> _Input records_
`config.mk`:
```
export PLATFORM = sky130hd
export DESIGN_NAME = union_tagged_fifo
export DESIGN_NICKNAME = d
export VERILOG_FILES = /design/src/rtl/union_tagged_fifo.sv
export SDC_FILE = /design/constraint.sdc
export NUM_CORES = 1
export LEC_CHECK = 0
export BUFFER_PORTS_ARGS = -buffer_cell sky130_fd_sc_hd__buf_2
export CAP_MARGIN = 25
export CORE_ASPECT_RATIO = 0.6
export CORE_MARGIN = 2
export CORE_UTILIZATION = 25
export DETAILED_ROUTE_END_ITERATION = 10
export PLACE_DENSITY = 0.55
export SLEW_MARGIN = 0
export SYNTH_ARGS = -nofsm -noshare
export SYNTH_HDL_FRONTEND = slang
export SYNTH_SLANG_ARGS = --single-unit
```
`constraint.sdc`:
```
create_clock -name clk -period 2.85 [get_ports clk]
set_clock_uncertainty 0.15 [all_clocks]
set_input_delay 0.285 -clock clk [delete_from_list [all_inputs] [get_ports clk]]
set_output_delay 0.285 -clock clk [all_outputs]
set_load 0.05 [all_outputs]
```
===== config.mk =====
export PLATFORM = sky130hd
export DESIGN_NAME = riscv_rf_wb_ctrl
export DESIGN_NICKNAME = d
export VERILOG_FILES = /design/src/rtl/riscv_rf_wb_ctrl.sv
export SDC_FILE = /design/constraint.sdc
export NUM_CORES = 1
export LEC_CHECK = 0
export ABC_AREA = 1
export CAP_MARGIN = 20
export CORE_UTILIZATION = 32
export DETAILED_ROUTE_END_ITERATION = 8
export PLACE_DENSITY = 0.77
export SYNTH_ARGS = -nofsm -noshare
export SYNTH_HDL_FRONTEND = slang
export SYNTH_SLANG_ARGS = --single-unit

===== constraint.sdc =====
create_clock -name clk -period 2.23 [get_ports clk]
set_input_delay 0.223 -clock clk [delete_from_list [all_inputs] [get_ports clk]]
set_output_delay 0.223 -clock clk [all_outputs]
set_load 0.01 [all_outputs]

===== src/rtl/riscv_rf_wb_ctrl.sv =====
// Write-back controller for the register file's single write port.
// Arbitrates wb0 (main pipe) against wb1 (long-latency unit), tracks
// pending long writes in a per-register scoreboard and stalls issue on
// hazards, a full outstanding count or wb1 starvation.
module riscv_rf_wb_ctrl #(
   parameter int MAX_OUTSTANDING = 4,
   parameter int STARVE_LIMIT    = 8
) (
   input  logic        clk,
   input  logic        rstn,
   input  logic        issue_valid,
   input  logic [4:0]  issue_rs1,
   input  logic [4:0]  issue_rs2,
   input  logic [4:0]  issue_rd,
   input  logic        issue_long,
   output logic        issue_stall,
   input  logic        wb0_valid,
   input  logic [4:0]  wb0_rd,
   input  logic [31:0] wb0_data,
   input  logic        wb1_valid,
   input  logic [4:0]  wb1_rd,
   input  logic [31:0] wb1_data,
   output logic        wb1_ready,
   output logic [4:0]  rf_a3,
   output logic [31:0] rf_wd3,
   output logic        rf_we3,
   output logic [31:0] busy
);

   localparam int CW = $clog2(MAX_OUTSTANDING + 1);
   localparam int SW = $clog2(STARVE_LIMIT + 1);
   localparam logic [CW-1:0] CNT_MAX = CW'(MAX_OUTSTANDING);
   localparam logic [SW-1:0] STV_MAX = SW'(STARVE_LIMIT);

   typedef enum logic {ARB_NORMAL, ARB_STARVE} arb_t;

   arb_t          state_q, state_nxt;
   logic [SW-1:0] stv_q, stv_nxt;
   logic [CW-1:0] cnt_q;
   logic [31:0]   busy_q, busy_nxt;
   logic          wb0_gnt, wb1_gnt, denied;
   logic          hazard, full, starve_hold, accept, acc_long, cnt_dec;

   // Reset gates both grants so nothing reaches the register file.
   assign wb0_gnt   = rstn & wb0_valid;
   assign wb1_gnt   = rstn & ~wb0_valid & wb1_valid;
   assign denied    = wb0_valid & wb1_valid;
   assign wb1_ready = wb1_gnt;
   assign busy      = busy_q;

   // Fixed-priority write port mux; rd=0 is a grant without a write.
   always_comb begin
      rf_we3 = 1'b0;
      rf_a3  = '0;
      rf_wd3 = '0;
      if (wb0_gnt) begin
         rf_we3 = |wb0_rd;
         rf_a3  = wb0_rd;
         rf_wd3 = wb0_data;
      end else if (wb1_gnt) begin
         rf_we3 = |wb1_rd;
         rf_a3  = wb1_rd;
         rf_wd3 = wb1_data;
      end
   end

   // Issue hazards use registered busy only: a clearing grant is seen next cycle.
   assign hazard      = busy_q[issue_rs1] | busy_q[issue_rs2] | busy_q[issue_rd];
   assign full        = issue_long & (cnt_q == CNT_MAX);
   assign issue_stall = ~rstn | (issue_valid & (hazard | full | starve_hold));
   assign accept      = issue_valid & ~issue_stall;
   assign acc_long    = accept & issue_long;
   assign cnt_dec     = wb1_gnt & (cnt_q != '0);

   // Scoreboard next value: clear on wb1 grant, set on accepted long issue.
   always_comb begin
      busy_nxt = busy_q;
      if (wb1_gnt)  busy_nxt[wb1_rd]   = 1'b0;
      if (acc_long) busy_nxt[issue_rd] = 1'b1;
      busy_nxt[0] = 1'b0;
   end

   // Scoreboard and outstanding count registers.
   always_ff @(posedge clk) begin
      if (!rstn) begin
         busy_q <= '0;
         cnt_q  <= '0;
      end else begin
         busy_q <= busy_nxt;
         case ({acc_long, cnt_dec})
            2'b10:   cnt_q <= cnt_q + 1'b1;
            2'b01:   cnt_q <= cnt_q - 1'b1;
            default: cnt_q <= cnt_q;
         endcase
      end
   end

   // Arbiter state and starve counter registers.
   always_ff @(posedge clk) begin
      if (!rstn) begin
         state_q <= ARB_NORMAL;
         stv_q   <= '0;
      end else begin
         state_q <= state_nxt;
         stv_q   <= stv_nxt;
      end
   end

   // Next state: count denied wb1 cycles, hold issue once the limit is hit.
   always_comb begin
      state_nxt = state_q;
      stv_nxt   = stv_q;
      case (state_q)
         ARB_NORMAL: begin
            if (denied) begin
               if (stv_q >= STV_MAX - SW'(1)) begin
                  state_nxt = ARB_STARVE;
                  stv_nxt   = STV_MAX;
               end else begin
                  stv_nxt = stv_q + SW'(1);
               end
            end else begin
               stv_nxt = '0;
            end
         end
         ARB_STARVE: begin
            if (wb1_gnt) begin
               state_nxt = ARB_NORMAL;
               stv_nxt   = '0;
            end
         end
         default: begin
            state_nxt = ARB_NORMAL;
            stv_nxt   = '0;
         end
      endcase
   end

   // FSM output: starvation holds issue until wb1 is served.
   always_comb begin
      starve_hold = 1'b0;
      if (state_q == ARB_STARVE) starve_hold = 1'b1;
   end

   // A wb1 completion with nothing outstanding means the long unit misbehaved.
   always_ff @(posedge clk) begin
      if (rstn && wb1_gnt) assert (cnt_q != '0);
   end

endmodule


After elaboration in Yosys (flattened, before gate mapping)
Index checks and enable logic that the tools add are counted.
- $add $sub $neg: 3
- order comparisons: 7
- equality and inequality tests: 4
- multiplexer cells: 28
- bitwise logic cells: 21
- reduce and logical (&&, ||, !) cells: 6
- operators with widths (cell ; count):
    2-to-1 mux 32 bit ; 4
    bitwise AND 32 bit ; 1
    NOT 32 bit ; 1
    bitwise OR 32 bit ; 1
    < comparator 5 x 6 -> 1 bit, second input constant ; 4
    binary-select mux 1 bit (select 5 bit) ; 3
    2-to-1 mux 4 bit ; 3
    2-to-1 mux 1 bit ; 11
    demux 1 bit (select 5 bit) ; 2
    greater-or-equal comparator 5 x 1 -> 1 bit, second input constant ; 2
    2-to-1 mux 5 bit ; 2
    OR reduction 5 bit ; 2
    bitwise AND 1 bit ; 9
    case mux 4 bit (2 select lines) ; 1
    case mux 3 bit (2 select lines) ; 1
    bitwise OR 1 bit ; 5
    adder 4 x 1 -> 4 bit, second input constant ; 1
    greater-or-equal comparator 4 x 3 -> 1 bit, second input constant ; 1
    NOT 1 bit ; 4
    adder 3 x 1 -> 3 bit, second input constant ; 1
    == test 3 bit, second input constant ; 1
    nonzero test 3 bit ; 1
    subtractor 3 x 1 -> 3 bit, second input constant ; 1
    == test 2 x 1 -> 1 bit, second input constant ; 1
    other kinds (5) ; 6
- register bits: 40
- output and inout bits: 72
- logic and storage cells: 74

Longest topological paths before layout
- depth in word-level cells: 13
- gate-level depth with buffers: 22

Worst setup path before layout
OpenSTA, ideal clock, no wires.
- path type: input to register
- start point: input port issue_rs2[0]
- end point: register cnt_q[2]
- library setup time: 122 ps
- data arrival time: 2303 ps
- setup slack: -195 ps
- stages: 19
- path buffers: 3
- cell sequence: buf_2 -> buf_6 -> a21oi_1 -> o21ai_0 -> nand3_1 -> nand3_1 -> nand3b_1 -> nand2_1 -> nand2_1 -> nand2_4 -> buf_6 -> nand3_1 -> ha_1 -> inv_1 -> fa_1 -> a21oi_1 -> o21ai_0 -> o21ai_0 -> a21oi_1
- longest elaborated chain between the ends: 13
- elaborated cells between the ends (all ways): 15
- RTL lines (what ; RTL line ; text):
    start, declared ; 13 ; input logic [4:0] issue_rs2,
    binary-select mux 1 bit (select 5 bit) (*) ; 68 ; assign hazard = busy_q[issue_rs1] | busy_q[issue_rs2] | busy_q[issue_rd];
    2-to-1 mux 1 bit (not written as such) (*) ; 68 ;
    bitwise OR 1 bit (*) (2 in a row) ; 68 ;
    bitwise OR 1 bit (*) (2 in a row) ; 70 ; assign issue_stall = ~rstn | (issue_valid & (hazard | full | starve_hold));
    bitwise AND 1 bit (*) ; 70 ;
    bitwise OR 1 bit (*) ; 70 ;
    NOT 1 bit (*) ; 71 ; assign accept = issue_valid & ~issue_stall;
    bitwise AND 1 bit (*) ; 71 ;
    bitwise AND 1 bit (*) ; 72 ; assign acc_long = accept & issue_long;
    == test 2 x 1 -> 1 bit or == test 2 bit (tied branches) ; 90 ; case ({acc_long, cnt_dec})
    case mux 3 bit (2 select lines) or nonzero test 2 bit (tied branches) ; -- ;
    end signal, assigned ; 91 ; 2'b10: cnt_q <= cnt_q + 1'b1;
    end signal, assigned ; 92 ; 2'b01: cnt_q <= cnt_q - 1'b1;
    end signal, assigned ; 93 ; default: cnt_q <= cnt_q;
    end, declared ; 39 ; logic [CW-1:0] cnt_q;
Mark *: on every way between the ends. The rest lies on a longest branch, timed or not. The select of a mux whose other input is x is not followed.
A chain may end at the register's enable or synchronous reset.

Worst setup path in the final report
- start point: register busy_q[5] (netlist: busy[5])
- end point: register cnt_q[2]
- longest elaborated chain between the ends: 13
- elaborated cells between the ends (all ways): 19
- RTL lines (what ; RTL line ; text):
    start, declared ; 40 ; logic [31:0] busy_q, busy_nxt;
    start signal, assigned ; 89 ; busy_q <= busy_nxt;
    binary-select mux 1 bit (select 5 bit) ; 68 ;
    2-to-1 mux 1 bit (not written as such) ; 68 ;
    bitwise OR 1 bit ; 68 ;
    bitwise OR 1 bit (*) ; 68 ;
    bitwise OR 1 bit (*) (2 in a row) ; 70 ;
    bitwise AND 1 bit (*) ; 70 ;
    bitwise OR 1 bit (*) ; 70 ;
    NOT 1 bit (*) ; 71 ;
    bitwise AND 1 bit (*) ; 71 ;
    bitwise AND 1 bit (*) ; 72 ;
    == test 2 x 1 -> 1 bit or == test 2 bit (tied branches) ; 90 ;
    case mux 3 bit (2 select lines) or nonzero test 2 bit (tied branches) ; -- ;
Marks and branches as above.

==> metrics.md <==
| Metric | Value |
|---|---|
| RSZ-0062 raised after global routing | yes |
| Pre-CTS setup slack | -0.647 ns |
| Leak Pwr | 3.05 nW |
| CTS clk-pin slew, worst paths | 0.08 ns |
| H-tree levels | 2 |
| Root buffer cell | clkbuf_8 |
| Internal reg-to-reg setup slack | -0.01 ns |
| # setup viols final | 1 |
| Vias in the first global route | 4768 |
| Diodes inserted | 0 |
| Max cap viols | 0 |
| Crit path buffers/inverters | 2 |
| Final nets | 886 |
| Failing checks | negative setup slack |
| Syn Area/Cell | 5.97 um^2 |
| DRC | 0 |
| Seq cells post-synth | 39 |
| Via count | 4996 |
| Layout Skew | 0.00834 ns |
| Final WS setup | -0.0116 ns |
| Clock latency at the later pin of the worst-skew pair | 0.30 ns |
| Die W | 105 um |
| Worst Reg-to-Reg Cells | 20 |
| Status | finished, violations left |
| # IOs | 167 |
| First-pass GRT wire length | 23.4 mm |
| Initial antenna violation count | 0 |
| Maximum vdd drop | 0.414 mV |
| Core Region | 10300 um^2 |
| CTS max path bufs | 2 |
| CP Depth | 20 |
| Hold_buf cts | 0 |
| Final period util | 101% |
| Multi-input gate area | 2270 um^2 |
| Die height | 105 um |
| Distinct cells, synth | 28 |
| 1st-iter DRT viols | 509 |
| DP HPWL | 11.8 mm |
| Pwr Density | 331 nW/um^2 |
| Synthesized Nets | 665 |
| Crit path capture type | flop |
| TritonCTS clock tree | yes |
| CTS Sinks | 39 |
| DR vias/cell | 5.40 |
| HP Start | stv_q[3] |
| Final Max Tran Viols | 0 |
| Period minus WS final | 2.24 ns |
| CP Class | flop to flop |
| Critical Path Fanout Max | 3 |
| Crit path max-delay family | simple AND/OR/NAND/NOR gates |
| CP Capture Point | cnt_q[2] |
| Cell Chain, Critical Path | buf_6, nand2_2, o21ai_1, nand2_1, nand2_1, nand2_1, nand2_1, nor2_1, nand3_1, nor2_1, nand2_2, nand2_4, nand3_4, ha_4, inv_4, fa_2, a21oi_2, o21ai_2, o21ai_1, a21oi_1 |
| Synth Cell Area | 3380 um^2 |
| Crit path top cell by count | nand2_1 |
| DRT antenna net count | 0 |
| PortBufs | 165 |
| Crit start category | flop |
| Worst Path Required | 2.43 ns |
| Routed WL | 15.0 mm |
| R2R Path End | cnt_q[2] |
| Routed length per instance | 16.2 um |
| Initial Util | 32.9% |
| Post-synthesis sequential area ratio | 23.1% |
| Slowest Stage Delay on Critical Path | 0.37 ns |
| Area Overhead vs Synth | 81.3% |
| Row cnt | 37 |
| TritonCTS buffer count | 5 |
| Gpl congestion | 0.959 |
| Final Hold Viols | 0 |
| Critical Path Source | busy[5] |
| Die ar. | 11000 um^2 |
| Worst r2r src | busy[5] |
| Hold WC Path Type | flop to flop |
| GRT Util Overall | 26.3% |
| Final core utilization | 59.7% |
| Share of layout cells above drive strength 1 | 20.3% |
| Sequential cell area | 826 um^2 |
| Syn Inst Count | 567 |
| Max Fclk | 0.446 GHz |
| Grt total ovfl | 0 |
| DRT Pass-1 Iters | 5 |
| WP data arrival | 2.44 ns |
| CP max stage cell | dfxtp_2 |
| Syn. warnings | 0 |
| Largest net degree at the start of global routing | 38 |
| Fill cell count | 961 |
cell type report:
| class | count | area share, % |
|---|---|---|
| clock buffer | 6 | 1.35 |
| clock inverter | 2 | 0.571 |
| inverter | 76 | 4.77 |
| multi-input combinational | 419 | 36.9 |
| sequential | 39 | 13.5 |
| tap | 136 | 2.77 |
| timing repair buffer | 247 | 40.1 |
flip-flops by register name, summed over array words and instances, names as in the netlist:
signal   flops
busy        31
stv_q        4
cnt_q        3
state_q      1
worst reg2reg max path, stage by stage (launching register included):
cell and delay, ns:
dfxtp_2 0.37, buf_6 0.11, nand2_2 0.03, o21ai_1 0.06, nand2_1 0.06, nand2_1 0.06, nand2_1 0.05, nand2_1 0.06
nor2_1 0.04, nand3_1 0.09, nor2_1 0.05, nand2_2 0.11, nand2_4 0.07, nand3_4 0.07, ha_4 0.14, inv_4 0.03
fa_2 0.35, a21oi_2 0.14, o21ai_2 0.07, o21ai_1 0.13, a21oi_1 0.05
worst min-delay path by stage:
stage	end	slack, ns	depth (start not counted)
global placement	stv_q[3]	0.45	2
floorplan	busy[28]	0.43	3
finish	stv_q[3]	0.48	2
CTS	stv_q[3]	0.47	2
global route	cnt_q[0]	0.51	1
detailed placement	stv_q[3]	0.46	2
synthesized netlist by cell type:
cell      number  area (um^2)
buf_4          2         15.0
conb_1         1         3.75
fa_1           1         20.0
dfxtp_1       39          781
a22o_1        33          289
inv_1         73          274
a31oi_1        1         6.26
o22ai_1        4         25.0
nand2_1      114          428
ha_1           2         25.0
inv_2          1         3.75
a21oi_1       56          280
buf_2          4         20.0
a211oi_1       1         7.51
clkbuf_1      13         48.8
buf_1          5         18.8
clkinv_1       2         7.51
nand3b_1       1         7.51
nor2_1        47          176
nor3_1         8         40.0
o21ai_0       60          300
nand3_1       48          240
buf_6          9          101
o21ai_1        5         25.0
nand2_2        1         6.26
nand4_1       33          206
nand2_4        1         11.3
o211ai_1       2         15.0
cell usage in the layout (no fill, tap or decap), drive strengths merged, types with 2 or more instances in the layout:
cell	count
dfxtp	39
nor3	8
dlygate4sd2	5
clkinv	3
o21ai	65
a22o	33
clkdlybuf4s50	116
ha	2
nand3	48
dlymetal6s2s	38
nand4	33
o22ai	4
inv	73
o211ai	2
a21oi	56
nand2	116
buf	82
nor2	47
clkbuf	10
through the flow:
stage / hold WS [ns] / power [mW] / instance area (um^2) / instances / TNS [ns]
after floorplan: 0.434 / 1.02 / 3440 / 567 / -0.00940
after global placement: 0.453 / 1.38 / 5670 / 911 / -8.22
after detailed placement: 0.460 / 1.39 / 5670 / 911 / -8.53
after CTS: 0.471 / 2.03 / 5950 / 922 / 0
after global routing: 0.507 / 2.12 / 6130 / 925 / -0.218
final: 0.482 / 2.03 / 6130 / 925 / -0.0116
power by group:
part	total, mW	switching [mW]	internal, mW
Sequential	0.703	0.00653	0.696
Combinational	0.700	0.339	0.361
Clock	0.630	0.268	0.362
Total	2.03	0.613	1.42
kinds of logic (layout without fill, tap and decap cells):
kind of cell               count (synthesis)  after routing  share of synthesized area [%]
other                                      1              1                          0.111
adders and majority gates                  3              3                           1.33
AOI/OAI and AO/OA                        162            162                           28.0
DFF                                       39             39                           23.1
and+or+nand+nor                          253            253                           33.0
buffers and inverters                    109            331                           14.5
metal layers:
layer	routed length, um	up-vias	track usage, %
met2	7510	284	47.5
met4	259	0	8.05
met3	1240	22	3.43
met1	5940	2312	32.3
li1	-	2378	-
met5	0	-	0
timing repair:
action,CTS,global route
setup endpoints to repair,5,5
setup buffers,1,2
resized for setup,66,77
cloned,2,1
endpoints found under the hold margin,0,0
pin swaps,10,7
Note: power is estimated with default switching activity, not from simulation.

> _What the task requires_
Repeat the entries above verbatim, but only from the line that has "state_q <= state_nxt;" down to the line that has "state_nxt = ARB_STARVE;", inclusive.

> _Output for this task_
         state_q <= state_nxt;
         stv_q   <= stv_nxt;
      end
   end

   // Next state: count denied wb1 cycles, hold issue once the limit is hit.
   always_comb begin
      state_nxt = state_q;
      stv_nxt   = stv_q;
      case (state_q)
         ARB_NORMAL: begin
            if (denied) begin
               if (stv_q >= STV_MAX - SW'(1)) begin
                  state_nxt = ARB_STARVE;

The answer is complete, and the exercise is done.